A: OD (Y) is 1.6 or more. (Colorability is very good)
B: OD (Y) is 1.5 or more and less than 1.6. (Good coloring)
C: OD (Y) is less than 1.5. (Colorability is bad)

  As can be seen from Table 3, the toner produced using the pigment dispersion that satisfies the conditions of the present invention was suppressed in the formation of coarse powder and exhibited good coloring power.

According to the present invention, a pigment dispersion having excellent dispersibility of a colorant in a dispersion medium can be obtained. This pigment dispersion can be used as a toner, an inkjet ink, a thermal transfer recording sheet, a colorant for a color filter, and a dye for an optical recording medium.

Claims (6)

A pigment dispersion containing, in a dispersion medium, a compound represented by the general formula (1) and a yellow pigment,
The yellow pigment is C.I. I. Pigment yellow 74, or C.I. I. Pigment Yellow 180, a pigment dispersion.

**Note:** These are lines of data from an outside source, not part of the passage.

==> src/rtl/motor_pwm.sv <==
// motor_pwm: H-bridge drive from a 2-bit motor command, with soft-start duty ramp, reversal dead time and period-aligned duty updates.
// Optional feature macro: MOTOR_RAMP_EN (soft-start ramp); when undefined, duty jumps straight to DUTY_MAX.
module motor_pwm #(
    parameter int PERIOD       = 1000,
    parameter int DUTY_START   = 300,
    parameter int DUTY_MAX     = 800,
    parameter int RAMP_STEP    = 25,
    parameter int DEAD_PERIODS = 2
) (
    input  logic        clkus,
    input  logic        rst,
    input  logic [1:0]  motor,
    output logic        in1,
    output logic        in2,
    output logic        pwm,
    output logic [15:0] duty,
    output logic        settled
);
    typedef enum logic [2:0] {IDLE, FWD, REV, DEAD, BRAKE} state_t;

    localparam logic [15:0] P_LAST = 16'(PERIOD - 1);
    localparam logic [15:0] D_MAX  = 16'(DUTY_MAX);
    localparam logic [15:0] D_DEAD = 16'(DEAD_PERIODS);

    if (DUTY_START > DUTY_MAX || DUTY_MAX > PERIOD || RAMP_STEP < 1 || DEAD_PERIODS < 1) begin : g_bad_params
        $error("motor_pwm: inconsistent parameters");
    end

    state_t      state, state_n, target, target_n;
    logic [1:0]  motor_q;
    logic [15:0] pcnt, pcnt_n, duty_n, dead_cnt, dead_cnt_n, duty_step, d_load;
    logic        wrap, changed, drive_n;

`ifdef MOTOR_RAMP_EN
    logic [16:0] sum;
    assign sum       = {1'b0, duty} + 17'(RAMP_STEP);
    assign duty_step = sum > 17'(DUTY_MAX) ? D_MAX : sum[15:0];
    assign d_load    = 16'(DUTY_START);
`else
    assign duty_step = duty;
    assign d_load    = D_MAX;
`endif

    always_comb begin
        wrap     = pcnt == P_LAST;
        state_n  = state;
        target_n = target;
        case (state)
            IDLE:  state_n = motor_q == 2'b01 ? FWD : motor_q == 2'b10 ? REV : motor_q == 2'b11 ? BRAKE : IDLE;
            FWD:   state_n = motor_q == 2'b00 ? IDLE : motor_q == 2'b11 ? BRAKE : motor_q == 2'b10 ? DEAD : FWD;
            REV:   state_n = motor_q == 2'b00 ? IDLE : motor_q == 2'b11 ? BRAKE : motor_q == 2'b01 ? DEAD : REV;
            BRAKE: state_n = motor_q == 2'b00 ? IDLE : motor_q == 2'b01 ? FWD : motor_q == 2'b10 ? REV : BRAKE;
            DEAD: begin
                target_n = motor_q == 2'b01 ? FWD : motor_q == 2'b10 ? REV : target;
                state_n  = motor_q == 2'b00 ? IDLE : motor_q == 2'b11 ? BRAKE :
                           (wrap && dead_cnt == 16'd1) ? target_n : DEAD;
            end
            default: state_n = IDLE;
        endcase
        if (state != DEAD)
            target_n = state == FWD ? REV : FWD;
        changed    = state_n != state;
        pcnt_n     = (changed || wrap) ? 16'd0 : pcnt + 16'd1;
        drive_n    = state_n == FWD || state_n == REV;
        // A command change wins over the boundary ramp step.
        duty_n     = !drive_n ? 16'd0 : changed ? d_load : wrap ? duty_step : duty;
        dead_cnt_n = state_n != DEAD ? 16'd0 : changed ? D_DEAD : wrap ? dead_cnt - 16'd1 : dead_cnt;
    end

    always_ff @(posedge clkus) begin
        if (rst) begin
            state    <= IDLE;
            target   <= FWD;
            motor_q  <= 2'b00;
            pcnt     <= '0;
            dead_cnt <= '0;
            duty     <= '0;
            in1      <= 1'b0;
            in2      <= 1'b0;
            pwm      <= 1'b0;
            settled  <= 1'b0;
        end else begin
            state    <= state_n;
            target   <= target_n;
            motor_q  <= motor;
            pcnt     <= pcnt_n;
            dead_cnt <= dead_cnt_n;
            duty     <= duty_n;
            in1      <= state_n == FWD || state_n == BRAKE;
            in2      <= state_n == REV || state_n == BRAKE;
            pwm      <= state_n == BRAKE || (drive_n && pcnt_n < duty_n);
            settled  <= drive_n && duty_n == D_MAX;
        end
    end
endmodule

==> config.mk <==
export PLATFORM = sky130hd
export DESIGN_NAME = motor_pwm
export DESIGN_NICKNAME = d
export VERILOG_FILES = /design/src/rtl/motor_pwm.sv
export SDC_FILE = /design/constraint.sdc
export NUM_CORES = 1
export LEC_CHECK = 0
export CAP_MARGIN = 40
export CELL_PAD_IN_SITES_DETAIL_PLACEMENT = 0
export CELL_PAD_IN_SITES_GLOBAL_PLACEMENT = 1
export CORE_ASPECT_RATIO = 0.8
export CORE_MARGIN = 5
export CORE_UTILIZATION = 44
export CTS_CLUSTER_DIAMETER = 200
export DETAILED_ROUTE_END_ITERATION = 10
export PLACE_DENSITY_LB_ADDON = 0.1
export SYNTH_ARGS = -nofsm -noshare
export SYNTH_HDL_FRONTEND = slang
export SYNTH_SLANG_ARGS = --single-unit
==> constraint.sdc <==
create_clock -name clkus -period 5.4 [get_ports clkus]
set_input_delay 1.62 -clock clkus [delete_from_list [all_inputs] [get_ports clkus]]
set_output_delay 1.62 -clock clkus [all_outputs]
set_load 0.1 [all_outputs]
==> run metrics <==
sequential share of the synthesized area 37.8%; routability cong. 0.759; DRT iter0 DRCs 52; die area 8900 µm²; Clock Pin Slew Worst Setup and Hold Paths 0.08 ns; WHS Path Cells 1; Area contributors post-synth dfxtp_1, ha_1, nor2_1; RR Startpoint pcnt[0]; GR Overflow Total 0; layout cells sized above 1 11.3%; CP required 5.68 ns; WL/cell 14.2 µm; HPWL after DPL 5.30 mm; cts hold-fix bufs 0; initial antenna violation count 0; power per cell area 246 nW/µm²; # nets final 431; final hold vios 0; core area 6890 µm²; EDFF count, synth 0; Yosys reg bits 59; Comb power frac 13.3%; synthesized net count 391; Most Frequent Cell on Critical Path a21o_1; CTS buffer count 9; crit path max fanout 15; Synth Warn # 0; syn_area_per_cell 8.63 µm²; Crit. End Element flop; post-cts sizing count 0; Worst path slowest cell or3b_1; Max-slew headroom 62.4%; clk_lat worst skew 0.34 ns; final setup fails 0; Post-CTS Setup Inserts 0; Rows 27; Syn Inst Count 362; die height 85.4 µm; DRC 0; fin crit share 81.5%; area grow syn2layout 23.7%; number of diodes 0; Hold WS 0.517 ns; Max Fclk 227 MHz; reg2reg end pwm; P_leak 1.52 nW; min Tclk post-route 4.40 ns; # fillers 645; Routed Antenna Nets 0; worst path cell trace ha_1, and4bb_2, nand4_1, or3b_1, a21oi_2, a21o_1, nand2b_1, nor2_1, ha_1, a21o_1, a21o_1, a21oi_1, o211a_1, a31oi_1, a211oi_1, nand2b_1; CTS tree built; Synth Cell Area 3120 µm²; DR vias 2,481; Sw Ratio 30.5%; H-tree lvl count 3; clk sinks 59; Buf/Inv on CP 0; DR pass1 iterations 4; Root Driver clkbuf_8; Vias/cell 5.02; port bufs 23; largest net degree at the start of global routing 17; Netlist cell types 56; Clock Path Buffers 2; final WL 6.99 mm; reg-to-reg slack, setup 1.00 ns; worst hold-check path type flop to flop; leading area contributor after synthesis dfxtp_1; crit path launch type flop; Post-synth top flop dfxtp_1; post-synth top area share 37.8%; number of global-route vias before repair 2,427; cell internal pwr 0.000661 W; clock power share 39.3%; unrepaired setup endpoints after global routing false; worst hold start duty[13]; Worst R2R Path Depth 16; Top Ports 24; crit-path leading delay family compound AO/OA/AOI/OAI gates; worst vdd ir 0.159 mV; GRT Total Usage 16.8%; CP arrival 4.68 ns; CP Class flop to flop; first-pass GRT wire length 12.0 mm; Least-Margin Pin Slew 0.563 ns; MaxCap Viol Count 0; initial core utilization 45.3%; post-synthesis async set-or-reset flop share 0%; Crit path largest cell delay 0.45 ns; max-slew violation count 0; Hold EP duty[13]; status complete, no violations; Fin Clk Skew 0.0117 ns; sw power 0.000290 W; Sum Neg Setup Slack 0 ns; Die X 104 µm; sequential power share 47.5%
layout make-up:
class                      instances  area (µm²)  share of cell area [%]
sequential                        59        1180                    30.6
clock buffer                       9         124                    3.20
tap                               87         109                    2.82
multi-input combinational        281        1830                    47.4
timing repair buffer              43         531                    13.7
inverter                           8        30.0                   0.777
clock inverter                     7        58.8                    1.52
cells in the mapped netlist, types with 8 or more instances:
library cell,number
and2_1,15
dfxtp_1,59
ha_1,25
inv_1,8
nand2_1,28
nand4_1,8
nor2_1,72
nor3_1,9
o21ai_0,9
xnor2_1,14
xor2_1,15
kinds of logic after synthesis:
group | synth area share, %
AND/OR/NAND/NOR | 32.0
flip-flops | 37.8
AO/OA/AOI/OAI | 8.09
XOR/XNOR | 8.13
adder cells (fa/ha/maj) | 10.0
buffers and inverters | 3.56
multiplexers | 0.360
state kept, by name, summed over array words and instances, names as in the netlist:
name / cells
motor_q: 2
dead_cnt: 16
in2: 1
target: 2
state: 3
pwm: 1
in1: 1
duty: 16
settled: 1
pcnt: 16
power by group through the flow:
| stage | sequential [W] | combinational (W) | clock [W] |
|---|---|---|---|
| 4_1_cts | 0.000451 | 0.000127 | 0.000384 |
| 2_1_floorplan | 0.000485 | 0.0000684 | 0 |
| 6_report | 0.000451 | 0.000126 | 0.000374 |
| 5_1_grt | 0.000452 | 0.000139 | 0.000407 |
| 3_3_place_gp | 0.000461 | 0.000114 | 0 |
| 3_5_place_dp | 0.000461 | 0.000126 | 0 |
how the worst max path moves through the flow:
stage                     slack, ns   to  startpoint  depth (start not counted)
after detailed placement       1.06  pwm     pcnt[0]                         16
after floorplan                1.65  pwm     pcnt[0]                         18
after CTS                      1.04  pwm     pcnt[0]                         16
after global placement         1.24  pwm     pcnt[0]                         16
final                          1.00  pwm     pcnt[0]                         16
after global routing           0.69  pwm     pcnt[0]                         16
placed cells by master, fill, tap and decap left out, drive strengths merged, types with 7 or more instances in the layout:
master,instances
nor2,72
dfxtp,59
nand2,28
ha,25
clkdlybuf4s50,23
buf,20
and2,16
xor2,15
xnor2,14
inv,11
nor3,9
o21ai,9
clkbuf,9
nand4,8
a21oi,8
nand2b,7
a21o,7
nand3,7
per-layer routing:
layer  up-vias  routed length [µm]  GRT usage (%)
li1       1315                   -              -
met5         -                   0              0
met2        40                2760           23.4
met3        10                 264           4.79
met1      1116                3870           24.6
met4         0                  99           5.65
per-stage QoR:
stage / instance area, µm² / setup slack, ns / instances / utilization, % / total power [W]
after detailed placement: 3680 / 1.06 / 478 / 53.4 / 0.000587
after CTS: 3860 / 1.04 / 494 / 56.1 / 0.000962
final: 3860 / 1.00 / 494 / 56.1 / 0.000951
after global routing: 3860 / 0.687 / 494 / 56.1 / 0.000998
after global placement: 3380 / 1.24 / 458 / 49.1 / 0.000575
after floorplan: 3120 / 1.65 / 362 / - / 0.000553
(Power assumes the default switching activity.)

[In General Formula (1), R _{1 to} R ₃ and R ′ _{1 to} R ′ ₃ are each independently a hydrogen atom, a linear alkyl group, a branched alkyl group, a cyclic alkyl group, or an alkoxyl group. Chain alkyl group, linear alkyl group substituted with amino group, linear alkyl group substituted with carboxyl group, branched alkyl group substituted with amino group, cyclic alkyl group substituted with methyl group, aryl group, methyl Represents an aryl group or an aralkyl group substituted with a group. ] _2. The pigment dispersion according to claim 1, wherein in the general formula (1), R ₁ , R ₂ and R ₃ are the same, and R ′ ₁ , R ′ ₂ and R ′ ₃ are the same. _3. The pigment dispersion according to claim 1, wherein, in the general formula (1), R _{1 to} R ₃ are alkyl groups, and R ′ _{1 to} R ′ ₃ are hydrogen atoms. The pigment dispersion according to any one of claims 1 to 3, wherein the compound represented by the general formula (1) is a compound selected from the group consisting of the following compounds (1) to (13).
The compound represented by the general formula (1) is a compound selected from the group consisting of the following compounds (1), (4), (5) and (7). The pigment dispersion described in 1.
A method for producing a yellow toner having yellow toner particles containing a binder resin, a yellow pigment and a wax component, comprising:
With pigment dispersion according to any one of claims 1 to 5, yellow method for producing a toner, which comprises preparing said yellow toner particles by the suspension polymerization method or a suspension granulation method.